Connect with us

Yaşam

“KANAL İSTANBUL, MARMARA DENİZİ VE MARMARA’YI YAŞANMAZ HALE GETİRECEK”

Marmara Belediyeler Birliği (MBB) Başkanı ve Bursa Büyükşehir Belediye Başkanı Mustafa Bozbey, Kanal İstanbul Projesi’nin deprem riski açısından dünyanın en hassas coğrafyalarından biri olan Marmara Bölgesi’ni daha kırılgan hale getireceğini belirterek, “Kanal İstanbul’un maliyetinin 65 milyar dolara ulaşabileceği ifade ediliyor. 1 milyon riskli yapının derhal iyileştirilmesi çok daha önemli bu süreçte. Kanal İstanbul, Marmara Denizi ve Marmara’yı yaşanmaz hale getirecektir. İnanıyorum ki beton kanal olmayacaktır. Olmamalıdır.” dedi.

İstanbul Büyükşehir Belediyesi (İBB) tarafından düzenlenen ‘Kanal İstanbul Süreci Bilgilendirme Toplantısı’na katılan MBB Başkanı ve Bursa Büyükşehir Belediye Başkanı Mustafa Bozbey, ‘Kanal İstanbul’un Marmara’ya etkisi’ konulu bir sunum yaptı. Kanal İstanbul projesinin olası tehditlerine dikkat çekmek ve yürütülen hukuki süreçlerle detayları paylaşmak amacıyla düzenlenen toplantı, İstanbul Planlama Ajansı (İPA) Merkezi’nde yapıldı. Program, İBB Genel Sekreter Yardımcısı Gürkan Akgün’ün ‘İBB olarak ne yaptık ve hukuki süreç’ ve İPA Başkanı Dr.

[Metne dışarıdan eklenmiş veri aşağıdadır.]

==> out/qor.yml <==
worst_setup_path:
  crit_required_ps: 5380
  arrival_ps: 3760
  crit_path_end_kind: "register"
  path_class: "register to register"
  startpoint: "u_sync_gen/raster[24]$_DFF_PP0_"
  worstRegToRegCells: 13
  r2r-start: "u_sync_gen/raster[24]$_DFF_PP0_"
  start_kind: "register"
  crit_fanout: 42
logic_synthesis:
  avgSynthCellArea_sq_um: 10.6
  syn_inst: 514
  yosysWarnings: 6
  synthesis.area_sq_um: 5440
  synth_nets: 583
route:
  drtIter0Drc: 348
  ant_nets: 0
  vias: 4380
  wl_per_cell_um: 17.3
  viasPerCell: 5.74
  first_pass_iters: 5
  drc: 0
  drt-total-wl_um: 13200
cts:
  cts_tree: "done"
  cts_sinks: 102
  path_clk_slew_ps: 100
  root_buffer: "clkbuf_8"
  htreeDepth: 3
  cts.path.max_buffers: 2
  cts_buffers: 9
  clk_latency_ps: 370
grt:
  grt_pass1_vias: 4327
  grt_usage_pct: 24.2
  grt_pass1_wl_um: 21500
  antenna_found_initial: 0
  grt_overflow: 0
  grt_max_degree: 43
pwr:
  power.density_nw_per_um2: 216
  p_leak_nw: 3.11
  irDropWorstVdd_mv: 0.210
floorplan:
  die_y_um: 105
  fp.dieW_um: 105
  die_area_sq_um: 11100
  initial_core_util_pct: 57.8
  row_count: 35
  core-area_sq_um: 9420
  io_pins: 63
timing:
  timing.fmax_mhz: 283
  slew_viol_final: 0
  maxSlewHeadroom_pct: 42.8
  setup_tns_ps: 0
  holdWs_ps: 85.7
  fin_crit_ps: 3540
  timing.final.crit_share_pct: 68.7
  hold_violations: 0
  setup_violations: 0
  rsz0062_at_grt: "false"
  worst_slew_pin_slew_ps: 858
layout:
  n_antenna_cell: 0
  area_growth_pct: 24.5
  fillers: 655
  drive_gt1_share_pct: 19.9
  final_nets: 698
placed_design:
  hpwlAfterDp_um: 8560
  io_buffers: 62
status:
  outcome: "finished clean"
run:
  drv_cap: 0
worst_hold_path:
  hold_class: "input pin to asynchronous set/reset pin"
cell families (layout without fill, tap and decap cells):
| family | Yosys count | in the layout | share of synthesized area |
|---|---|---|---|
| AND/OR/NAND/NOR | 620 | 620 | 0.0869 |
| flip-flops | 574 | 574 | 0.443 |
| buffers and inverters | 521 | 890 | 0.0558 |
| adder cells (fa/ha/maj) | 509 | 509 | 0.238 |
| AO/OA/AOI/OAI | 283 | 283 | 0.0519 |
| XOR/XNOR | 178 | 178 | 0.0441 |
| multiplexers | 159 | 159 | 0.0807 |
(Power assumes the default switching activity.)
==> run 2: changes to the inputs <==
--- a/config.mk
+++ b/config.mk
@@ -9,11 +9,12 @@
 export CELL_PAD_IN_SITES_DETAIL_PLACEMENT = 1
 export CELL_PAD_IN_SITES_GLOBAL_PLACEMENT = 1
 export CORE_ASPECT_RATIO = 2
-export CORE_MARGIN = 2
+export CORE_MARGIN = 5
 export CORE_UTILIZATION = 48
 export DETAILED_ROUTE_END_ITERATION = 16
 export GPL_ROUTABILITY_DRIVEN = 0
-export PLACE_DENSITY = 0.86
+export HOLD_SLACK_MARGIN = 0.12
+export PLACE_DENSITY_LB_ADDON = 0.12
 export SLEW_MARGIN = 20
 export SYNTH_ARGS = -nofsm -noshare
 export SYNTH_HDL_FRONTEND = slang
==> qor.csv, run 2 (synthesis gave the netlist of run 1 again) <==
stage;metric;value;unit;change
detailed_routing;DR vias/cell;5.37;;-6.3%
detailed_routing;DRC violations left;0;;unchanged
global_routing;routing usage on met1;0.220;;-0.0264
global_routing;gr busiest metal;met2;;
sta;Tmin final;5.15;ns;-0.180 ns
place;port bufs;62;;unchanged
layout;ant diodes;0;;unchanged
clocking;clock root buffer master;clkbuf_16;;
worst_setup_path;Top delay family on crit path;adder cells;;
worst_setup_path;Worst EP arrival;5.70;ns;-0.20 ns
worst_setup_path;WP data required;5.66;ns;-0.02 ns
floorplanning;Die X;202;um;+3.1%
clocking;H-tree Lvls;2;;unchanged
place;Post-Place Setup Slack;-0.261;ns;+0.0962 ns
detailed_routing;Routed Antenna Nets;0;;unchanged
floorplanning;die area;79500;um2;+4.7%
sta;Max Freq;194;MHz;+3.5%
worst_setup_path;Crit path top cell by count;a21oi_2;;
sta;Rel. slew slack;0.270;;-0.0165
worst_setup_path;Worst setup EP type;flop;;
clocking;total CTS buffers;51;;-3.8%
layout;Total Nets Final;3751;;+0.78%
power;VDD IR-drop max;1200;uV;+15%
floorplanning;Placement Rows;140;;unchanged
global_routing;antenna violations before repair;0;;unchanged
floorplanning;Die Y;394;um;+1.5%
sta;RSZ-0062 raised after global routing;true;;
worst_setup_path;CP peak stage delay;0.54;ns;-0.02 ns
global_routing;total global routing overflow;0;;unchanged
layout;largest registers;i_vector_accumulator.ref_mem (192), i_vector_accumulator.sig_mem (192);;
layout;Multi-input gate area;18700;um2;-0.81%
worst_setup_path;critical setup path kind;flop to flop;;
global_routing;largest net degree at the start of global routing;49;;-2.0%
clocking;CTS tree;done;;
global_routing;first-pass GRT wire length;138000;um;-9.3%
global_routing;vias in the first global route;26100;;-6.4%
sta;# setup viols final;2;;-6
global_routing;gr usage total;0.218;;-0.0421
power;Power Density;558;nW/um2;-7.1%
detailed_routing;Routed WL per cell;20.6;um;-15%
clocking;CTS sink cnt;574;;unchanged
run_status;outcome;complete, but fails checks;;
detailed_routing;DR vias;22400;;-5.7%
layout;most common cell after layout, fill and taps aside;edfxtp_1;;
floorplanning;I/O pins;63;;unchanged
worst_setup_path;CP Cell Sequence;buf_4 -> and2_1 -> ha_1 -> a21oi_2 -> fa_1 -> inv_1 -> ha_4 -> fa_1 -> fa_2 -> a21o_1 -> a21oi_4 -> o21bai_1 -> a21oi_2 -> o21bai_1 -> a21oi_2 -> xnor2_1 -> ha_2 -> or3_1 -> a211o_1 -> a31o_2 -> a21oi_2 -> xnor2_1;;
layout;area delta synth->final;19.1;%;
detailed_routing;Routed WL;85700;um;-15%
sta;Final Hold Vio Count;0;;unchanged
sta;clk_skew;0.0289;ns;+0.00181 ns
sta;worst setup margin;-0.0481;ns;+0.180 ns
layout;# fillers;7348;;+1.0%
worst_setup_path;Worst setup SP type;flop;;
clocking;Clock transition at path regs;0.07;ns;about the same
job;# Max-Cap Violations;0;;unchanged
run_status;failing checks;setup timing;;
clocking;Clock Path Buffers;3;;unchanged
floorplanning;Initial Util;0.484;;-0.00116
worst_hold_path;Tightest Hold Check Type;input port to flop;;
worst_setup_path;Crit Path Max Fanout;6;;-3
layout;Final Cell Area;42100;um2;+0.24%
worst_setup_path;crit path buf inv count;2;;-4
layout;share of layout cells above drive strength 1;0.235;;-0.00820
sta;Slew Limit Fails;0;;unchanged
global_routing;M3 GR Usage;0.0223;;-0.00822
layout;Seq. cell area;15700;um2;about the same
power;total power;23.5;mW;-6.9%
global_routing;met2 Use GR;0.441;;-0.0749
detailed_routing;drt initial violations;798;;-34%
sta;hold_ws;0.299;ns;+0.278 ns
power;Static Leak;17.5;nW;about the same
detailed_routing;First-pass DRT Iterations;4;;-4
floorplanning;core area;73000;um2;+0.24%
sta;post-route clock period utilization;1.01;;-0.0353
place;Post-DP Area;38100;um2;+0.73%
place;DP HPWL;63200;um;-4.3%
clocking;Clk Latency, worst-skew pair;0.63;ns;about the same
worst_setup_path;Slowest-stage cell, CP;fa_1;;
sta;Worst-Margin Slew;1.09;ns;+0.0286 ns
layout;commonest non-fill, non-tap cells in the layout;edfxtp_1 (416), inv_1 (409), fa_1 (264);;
**src/source/rv_isa_pkg.sv**
```systemverilog
package rv_isa_pkg;

    localparam int XLEN     = 32;
    localparam int NUM_REGS = 32;
    localparam int REG_AW   = $clog2(NUM_REGS);

    typedef logic [XLEN-1:0]   xlen_t;      // data or address word
    typedef logic [REG_AW-1:0] reg_addr_t;  // integer register index
    typedef logic [3:0]        wb_sel_t;    // writeback source
    typedef logic [2:0]        csr_cmd_t;   // csr command from decode

    // writeback source codes, anything unlisted falls back to the alu
    localparam wb_sel_t WB_ALU   = 4'd0;
    localparam wb_sel_t WB_MEMB  = 4'd1;  // signed byte load
    localparam wb_sel_t WB_MEMBU = 4'd2;  // unsigned byte load
    localparam wb_sel_t WB_MEMH  = 4'd3;  // signed halfword load
    localparam wb_sel_t WB_MEMHU = 4'd4;  // unsigned halfword load
    localparam wb_sel_t WB_MEMW  = 4'd5;
    localparam wb_sel_t WB_PC    = 4'd6;  // link value, pc + 4
    localparam wb_sel_t WB_CSR   = 4'd7;

    // csr commands
    localparam csr_cmd_t CSR_NONE  = 3'd0;
    localparam csr_cmd_t CSR_W     = 3'd1;  // csrrw
    localparam csr_cmd_t CSR_S     = 3'd2;  // csrrs
    localparam csr_cmd_t CSR_C     = 3'd3;  // csrrc
    localparam csr_cmd_t CSR_ECALL = 3'd4;
    localparam csr_cmd_t CSR_MRET  = 3'd5;
    localparam csr_cmd_t CSR_SRET  = 3'd6;

endpackage

```
**src/source/wb_pipe_pkg.sv**
```systemverilog
package wb_pipe_pkg;

    localparam int RETIRE_DEPTH = 4;  // entries between select and writer
    localparam int COUNT_W      = 32;

    // one extra bit so a full queue is distinct from an empty one
    localparam int LEVEL_W = $clog2(RETIRE_DEPTH) + 1;

    typedef logic [COUNT_W-1:0] retire_count_t;  // retired instructions
    typedef logic [LEVEL_W-1:0] queue_level_t;   // queue occupancy

endpackage

```
**src/source/wb_result_select.sv**
```systemverilog
`timescale 1ns/1ps

module wb_result_select (
    input  logic                  clk,
    input  logic                  reset_i,

    input  logic                  op_valid_i,
    input  rv_isa_pkg::xlen_t     op_pc_i,
    input  rv_isa_pkg::wb_sel_t   op_wb_sel_i,
    input  rv_isa_pkg::csr_cmd_t  op_csr_cmd_i,
    input  logic                  op_br_flg_i,
    input  logic                  op_jmp_flg_i,
    input  logic                  op_rf_wen_i,
    input  rv_isa_pkg::reg_addr_t op_wb_addr_i,
    input  rv_isa_pkg::xlen_t     op_alu_out_i,
    input  rv_isa_pkg::xlen_t     op_mem_rdata_i,
    input  rv_isa_pkg::xlen_t     op_csr_rdata_i,
    input  rv_isa_pkg::xlen_t     op_br_target_i,
    input  rv_isa_pkg::xlen_t     op_trap_vector_i,
    output logic                  op_ready_o,

    output logic                  sel_valid_o,
    output rv_isa_pkg::xlen_t     sel_pc_o,
    output logic                  sel_wen_o,
    output rv_isa_pkg::reg_addr_t sel_addr_o,
    output rv_isa_pkg::xlen_t     sel_data_o,
    output rv_isa_pkg::xlen_t     sel_next_pc_o,
    output logic                  sel_redirect_o,
    input  logic                  sel_ready_i
);

    import rv_isa_pkg::*;

    xlen_t pc_plus4;
    xlen_t wb_data;
    xlen_t next_pc;
    logic  is_trap;
    logic  redirect;
    logic  accept;

    assign pc_plus4 = op_pc_i + xlen_t'(4);

    always_comb begin
        case (op_wb_sel_i)
            WB_ALU:   wb_data = op_alu_out_i;
            WB_MEMB:  wb_data = {{24{op_mem_rdata_i[7]}}, op_mem_rdata_i[7:0]};
            WB_MEMBU: wb_data = {24'b0, op_mem_rdata_i[7:0]};
            WB_MEMH:  wb_data = {{16{op_mem_rdata_i[15]}}, op_mem_rdata_i[15:0]};
            WB_MEMHU: wb_data = {16'b0, op_mem_rdata_i[15:0]};
            WB_MEMW:  wb_data = op_mem_rdata_i;
            WB_PC:    wb_data = pc_plus4;
            WB_CSR:   wb_data = op_csr_rdata_i;
            default:  wb_data = op_alu_out_i;
        endcase
    end

    assign is_trap = (op_csr_cmd_i == CSR_ECALL) ||
                     (op_csr_cmd_i == CSR_MRET) ||
                     (op_csr_cmd_i == CSR_SRET);

    // branch wins over jump, jump over trap
    assign next_pc = op_br_flg_i  ? op_br_target_i   :
                     op_jmp_flg_i ? op_alu_out_i     :  // jalr/jal target from alu
                     is_trap      ? op_trap_vector_i :
                                    pc_plus4;

    assign redirect = op_br_flg_i || op_jmp_flg_i || is_trap;

    assign op_ready_o = !sel_valid_o || sel_ready_i;  // slot empty or draining
    assign accept     = op_valid_i && op_ready_o;

    always_ff @(posedge clk) begin
        if (reset_i) begin
            sel_valid_o <= 1'b0;
        end else if (accept) begin
            sel_valid_o <= 1'b1;
        end else if (sel_ready_i) begin
            sel_valid_o <= 1'b0;
        end
    end

    always_ff @(posedge clk) begin
        if (accept) begin
            sel_pc_o       <= op_pc_i;
            sel_wen_o      <= op_rf_wen_i;
            sel_addr_o     <= op_wb_addr_i;
            sel_data_o     <= wb_data;
            sel_next_pc_o  <= next_pc;
            sel_redirect_o <= redirect;
        end
    end

endmodule

```
**src/source/retire_queue.sv**
```systemverilog
`timescale 1ns/1ps

module retire_queue #(
    parameter int DEPTH = wb_pipe_pkg::RETIRE_DEPTH
) (
    input  logic                  clk,
    input  logic                  reset_i,

    input  logic                  push_valid_i,
    input  rv_isa_pkg::xlen_t     push_pc_i,
    input  logic                  push_wen_i,
    input  rv_isa_pkg::reg_addr_t push_addr_i,
    input  rv_isa_pkg::xlen_t     push_data_i,
    input  rv_isa_pkg::xlen_t     push_next_pc_i,
    input  logic                  push_redirect_i,
    output logic                  push_ready_o,

    output logic                  pop_valid_o,
    output rv_isa_pkg::xlen_t     pop_pc_o,
    output logic                  pop_wen_o,
    output rv_isa_pkg::reg_addr_t pop_addr_o,
    output rv_isa_pkg::xlen_t     pop_data_o,
    output rv_isa_pkg::xlen_t     pop_next_pc_o,
    output logic                  pop_redirect_o,
    input  logic                  pop_ready_i
);

    import rv_isa_pkg::*;
    import wb_pipe_pkg::*;

    localparam int PTR_W = $clog2(DEPTH);

    xlen_t     pc_mem      [DEPTH];
    logic      wen_mem     [DEPTH];
    reg_addr_t addr_mem    [DEPTH];
    xlen_t     data_mem    [DEPTH];
    xlen_t     next_pc_mem [DEPTH];
    logic      redir_mem   [DEPTH];

    logic [PTR_W-1:0] wr_ptr;
    logic [PTR_W-1:0] rd_ptr;
    queue_level_t     level;
    logic             push;
    logic             pop;

    assign push_ready_o = (level != queue_level_t'(DEPTH));
    assign pop_valid_o  = (level != '0);
    assign push         = push_valid_i && push_ready_o;
    assign pop          = pop_valid_o && pop_ready_i;

    always_ff @(posedge clk) begin
        if (reset_i) begin
            wr_ptr <= '0;
            rd_ptr <= '0;
            level  <= '0;
        end else begin
            if (push) wr_ptr <= wr_ptr + 1'b1;  // wraps, depth is a power of two
            if (pop)  rd_ptr <= rd_ptr + 1'b1;
            if (push && !pop) begin
                level <= level + 1'b1;
            end else if (pop && !push) begin
                level <= level - 1'b1;
            end
        end
    end

    always_ff @(posedge clk) begin
        if (push) begin
            pc_mem[wr_ptr]      <= push_pc_i;
            wen_mem[wr_ptr]     <= push_wen_i;
            addr_mem[wr_ptr]    <= push_addr_i;
            data_mem[wr_ptr]    <= push_data_i;
            next_pc_mem[wr_ptr] <= push_next_pc_i;
            redir_mem[wr_ptr]   <= push_redirect_i;
        end
    end

    assign pop_pc_o       = pc_mem[rd_ptr];
    assign pop_wen_o      = wen_mem[rd_ptr];
    assign pop_addr_o     = addr_mem[rd_ptr];
    assign pop_data_o     = data_mem[rd_ptr];
    assign pop_next_pc_o  = next_pc_mem[rd_ptr];
    assign pop_redirect_o = redir_mem[rd_ptr];

endmodule

```
**src/source/regfile_writer.sv**
```systemverilog
`timescale 1ns/1ps

module regfile_writer (
    input  logic                       clk,
    input  logic                       reset_i,
    input  logic                       stall_i,

    input  logic                       q_valid_i,
    input  rv_isa_pkg::xlen_t          q_pc_i,
    input  logic                       q_wen_i,
    input  rv_isa_pkg::reg_addr_t      q_addr_i,
    input  rv_isa_pkg::xlen_t          q_data_i,
    input  rv_isa_pkg::xlen_t          q_next_pc_i,
    input  logic                       q_redirect_i,
    output logic                       q_ready_o,

    output logic                       retire_valid_o,
    output rv_isa_pkg::xlen_t          retire_pc_o,
    output rv_isa_pkg::xlen_t          next_pc_o,
    output logic                       redirect_o,
    output wb_pipe_pkg::retire_count_t retire_count_o,

    input  rv_isa_pkg::reg_addr_t      rf_raddr_i,
    output rv_isa_pkg::xlen_t          rf_rdata_o
);

    import rv_isa_pkg::*;
    import wb_pipe_pkg::*;

    xlen_t regs [NUM_REGS];
    logic  pop;

    assign q_ready_o = !stall_i;  // writeback port busy while stalled
    assign pop       = q_valid_i && q_ready_o;

    always_ff @(posedge clk) begin
        if (reset_i) begin
            for (int i = 0; i < NUM_REGS; i++) begin
                regs[i] <= '0;
            end
        end else if (pop && q_wen_i && (q_addr_i != '0)) begin
            regs[q_addr_i] <= q_data_i;  // x0 is never written
        end
    end

    assign rf_rdata_o = (rf_raddr_i == '0) ? '0 : regs[rf_raddr_i];

    always_ff @(posedge clk) begin
        if (reset_i) begin
            retire_valid_o <= 1'b0;
            retire_count_o <= '0;
        end else begin
            retire_valid_o <= pop;
            if (pop) begin
                retire_count_o <= retire_count_o + retire_count_t'(1);
            end
        end
    end

    // retired instruction's values, held until the next pop
    always_ff @(posedge clk) begin
        if (pop) begin
            retire_pc_o <= q_pc_i;
            next_pc_o   <= q_next_pc_i;
            redirect_o  <= q_redirect_i;
        end
    end

endmodule

```
**src/source/wb_subsystem.sv**
```systemverilog
`timescale 1ns/1ps

module wb_subsystem (
    input  logic                       clk,
    input  logic                       reset_i,

    input  logic                       op_valid_i,
    input  rv_isa_pkg::xlen_t          op_pc_i,
    input  rv_isa_pkg::wb_sel_t        op_wb_sel_i,
    input  rv_isa_pkg::csr_cmd_t       op_csr_cmd_i,
    input  logic                       op_br_flg_i,
    input  logic                       op_jmp_flg_i,
    input  logic                       op_rf_wen_i,
    input  rv_isa_pkg::reg_addr_t      op_wb_addr_i,
    input  rv_isa_pkg::xlen_t          op_alu_out_i,
    input  rv_isa_pkg::xlen_t          op_mem_rdata_i,
    input  rv_isa_pkg::xlen_t          op_csr_rdata_i,
    input  rv_isa_pkg::xlen_t          op_br_target_i,
    input  rv_isa_pkg::xlen_t          op_trap_vector_i,
    output logic                       op_ready_o,

    input  logic                       stall_i,
    output logic                       retire_valid_o,
    output rv_isa_pkg::xlen_t          retire_pc_o,
    output rv_isa_pkg::xlen_t          next_pc_o,
    output logic                       redirect_o,
    output wb_pipe_pkg::retire_count_t retire_count_o,

    input  rv_isa_pkg::reg_addr_t      rf_raddr_i,
    output rv_isa_pkg::xlen_t          rf_rdata_o
);

    import rv_isa_pkg::*;
    import wb_pipe_pkg::*;

    logic      sel_valid;
    xlen_t     sel_pc;
    logic      sel_wen;
    reg_addr_t sel_addr;
    xlen_t     sel_data;
    xlen_t     sel_next_pc;
    logic      sel_redirect;
    logic      sel_ready;

    logic      q_valid;
    xlen_t     q_pc;
    logic      q_wen;
    reg_addr_t q_addr;
    xlen_t     q_data;
    xlen_t     q_next_pc;
    logic      q_redirect;
    logic      q_ready;

    wb_result_select u_select (
        .clk              (clk),
        .reset_i          (reset_i),
        .op_valid_i       (op_valid_i),
        .op_pc_i          (op_pc_i),
        .op_wb_sel_i      (op_wb_sel_i),
        .op_csr_cmd_i     (op_csr_cmd_i),
        .op_br_flg_i      (op_br_flg_i),
        .op_jmp_flg_i     (op_jmp_flg_i),
        .op_rf_wen_i      (op_rf_wen_i),
        .op_wb_addr_i     (op_wb_addr_i),
        .op_alu_out_i     (op_alu_out_i),
        .op_mem_rdata_i   (op_mem_rdata_i),
        .op_csr_rdata_i   (op_csr_rdata_i),
        .op_br_target_i   (op_br_target_i),
        .op_trap_vector_i (op_trap_vector_i),
        .op_ready_o       (op_ready_o),
        .sel_valid_o      (sel_valid),
        .sel_pc_o         (sel_pc),
        .sel_wen_o        (sel_wen),
        .sel_addr_o       (sel_addr),
        .sel_data_o       (sel_data),
        .sel_next_pc_o    (sel_next_pc),
        .sel_redirect_o   (sel_redirect),
        .sel_ready_i      (sel_ready)
    );

    retire_queue #(
        .DEPTH (RETIRE_DEPTH)
    ) u_queue (
        .clk             (clk),
        .reset_i         (reset_i),
        .push_valid_i    (sel_valid),
        .push_pc_i       (sel_pc),
        .push_wen_i      (sel_wen),
        .push_addr_i     (sel_addr),
        .push_data_i     (sel_data),
        .push_next_pc_i  (sel_next_pc),
        .push_redirect_i (sel_redirect),
        .push_ready_o    (sel_ready),
        .pop_valid_o     (q_valid),
        .pop_pc_o        (q_pc),
        .pop_wen_o       (q_wen),
        .pop_addr_o      (q_addr),
        .pop_data_o      (q_data),
        .pop_next_pc_o   (q_next_pc),
        .pop_redirect_o  (q_redirect),
        .pop_ready_i     (q_ready)
    );

    regfile_writer u_writer (
        .clk            (clk),
        .reset_i        (reset_i),
        .stall_i        (stall_i),
        .q_valid_i      (q_valid),
        .q_pc_i         (q_pc),
        .q_wen_i        (q_wen),
        .q_addr_i       (q_addr),
        .q_data_i       (q_data),
        .q_next_pc_i    (q_next_pc),
        .q_redirect_i   (q_redirect),
        .q_ready_o      (q_ready),
        .retire_valid_o (retire_valid_o),
        .retire_pc_o    (retire_pc_o),
        .next_pc_o      (next_pc_o),
        .redirect_o     (redirect_o),
        .retire_count_o (retire_count_o),
        .rf_raddr_i     (rf_raddr_i),
        .rf_rdata_o     (rf_rdata_o)
    );

endmodule

```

Buğra Gökçe’nin ‘Kanal İstanbul’un İstanbul’a etkisi’ konulu sunumlarıyla başladı.

“1 milyon riskli yapının iyileştirilmesi daha önemli”

‘Beton Kanal’ diye tabir ettikleri ‘Kanal İstanbul Projesi’nin yalnızca İstanbul’u değil, Marmara’nın tamamını ilgilendirdiğini söyleyen MBB Başkanı ve Bursa Büyükşehir Belediye Başkanı Mustafa Bozbey, bu projenin asla yapılmaması gerektiğini dile getirdi. Proje maliyetinin bugünkü şartlarda 65 milyar dolara ulaşabileceğini ifade eden Başkan Bozbey, “1 milyon riskli yapının derhal iyileştirilmesi çok daha önemli bu süreçte. Marmara Denizi, Türkiye’nin en önemli su kaynaklarından birisidir. Son yıllarda artan kirlilik, müsilaj oluşumu ve habitat tahribatı gibi tehlikelerle karşı karşıyayız. Ortadoğu Teknik Üniversitesi tarafından Çınarcık Baseni’nde yapılan analizler açıkça gösteriyor ki Marmara Denizi’nin tabanında oksijen seviyesi hipoksik, yani yetersiz düzeyde.” dedi.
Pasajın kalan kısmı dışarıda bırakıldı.